Data extract below:
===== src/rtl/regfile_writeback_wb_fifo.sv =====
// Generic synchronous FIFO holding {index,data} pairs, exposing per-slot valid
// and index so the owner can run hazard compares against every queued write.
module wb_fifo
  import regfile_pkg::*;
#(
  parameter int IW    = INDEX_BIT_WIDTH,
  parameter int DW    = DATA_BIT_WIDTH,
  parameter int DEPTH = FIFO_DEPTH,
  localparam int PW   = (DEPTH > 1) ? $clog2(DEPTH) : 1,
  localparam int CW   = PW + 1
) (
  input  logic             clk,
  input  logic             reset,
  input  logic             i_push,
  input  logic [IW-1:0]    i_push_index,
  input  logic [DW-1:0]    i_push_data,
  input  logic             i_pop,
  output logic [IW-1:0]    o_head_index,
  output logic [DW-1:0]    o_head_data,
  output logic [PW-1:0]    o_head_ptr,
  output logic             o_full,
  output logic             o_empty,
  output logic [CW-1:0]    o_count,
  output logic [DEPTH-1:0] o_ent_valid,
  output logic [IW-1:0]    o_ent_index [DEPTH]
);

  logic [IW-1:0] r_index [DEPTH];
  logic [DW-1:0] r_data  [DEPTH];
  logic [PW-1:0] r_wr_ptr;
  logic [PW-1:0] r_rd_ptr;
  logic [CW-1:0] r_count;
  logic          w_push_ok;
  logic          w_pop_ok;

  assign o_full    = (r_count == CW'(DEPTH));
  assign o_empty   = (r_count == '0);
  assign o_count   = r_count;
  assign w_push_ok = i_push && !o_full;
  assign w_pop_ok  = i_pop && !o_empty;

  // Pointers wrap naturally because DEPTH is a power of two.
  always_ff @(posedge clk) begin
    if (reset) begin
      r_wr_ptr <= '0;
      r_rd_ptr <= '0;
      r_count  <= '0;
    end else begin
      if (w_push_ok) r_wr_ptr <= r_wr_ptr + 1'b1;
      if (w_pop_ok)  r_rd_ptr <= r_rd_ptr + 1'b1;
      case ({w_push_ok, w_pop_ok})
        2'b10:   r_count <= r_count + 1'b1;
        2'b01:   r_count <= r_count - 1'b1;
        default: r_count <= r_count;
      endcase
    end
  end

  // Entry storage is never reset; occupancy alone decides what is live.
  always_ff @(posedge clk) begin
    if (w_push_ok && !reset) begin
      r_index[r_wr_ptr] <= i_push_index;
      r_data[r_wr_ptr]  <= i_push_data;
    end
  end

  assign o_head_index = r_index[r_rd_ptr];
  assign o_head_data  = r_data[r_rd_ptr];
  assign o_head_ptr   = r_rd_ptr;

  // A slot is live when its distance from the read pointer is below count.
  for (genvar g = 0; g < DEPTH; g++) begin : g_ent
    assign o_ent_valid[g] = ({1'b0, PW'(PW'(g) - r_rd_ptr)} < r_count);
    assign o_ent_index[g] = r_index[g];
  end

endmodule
End of Data extract.
Work instruction:
All lines from the one with "for (genvar g" onward to the end of the records above should be repeated exactly, and only those lines.

Solution to this task:
  for (genvar g = 0; g < DEPTH; g++) begin : g_ent
    assign o_ent_valid[g] = ({1'b0, PW'(PW'(g) - r_rd_ptr)} < r_count);
    assign o_ent_index[g] = r_index[g];
  end

endmodule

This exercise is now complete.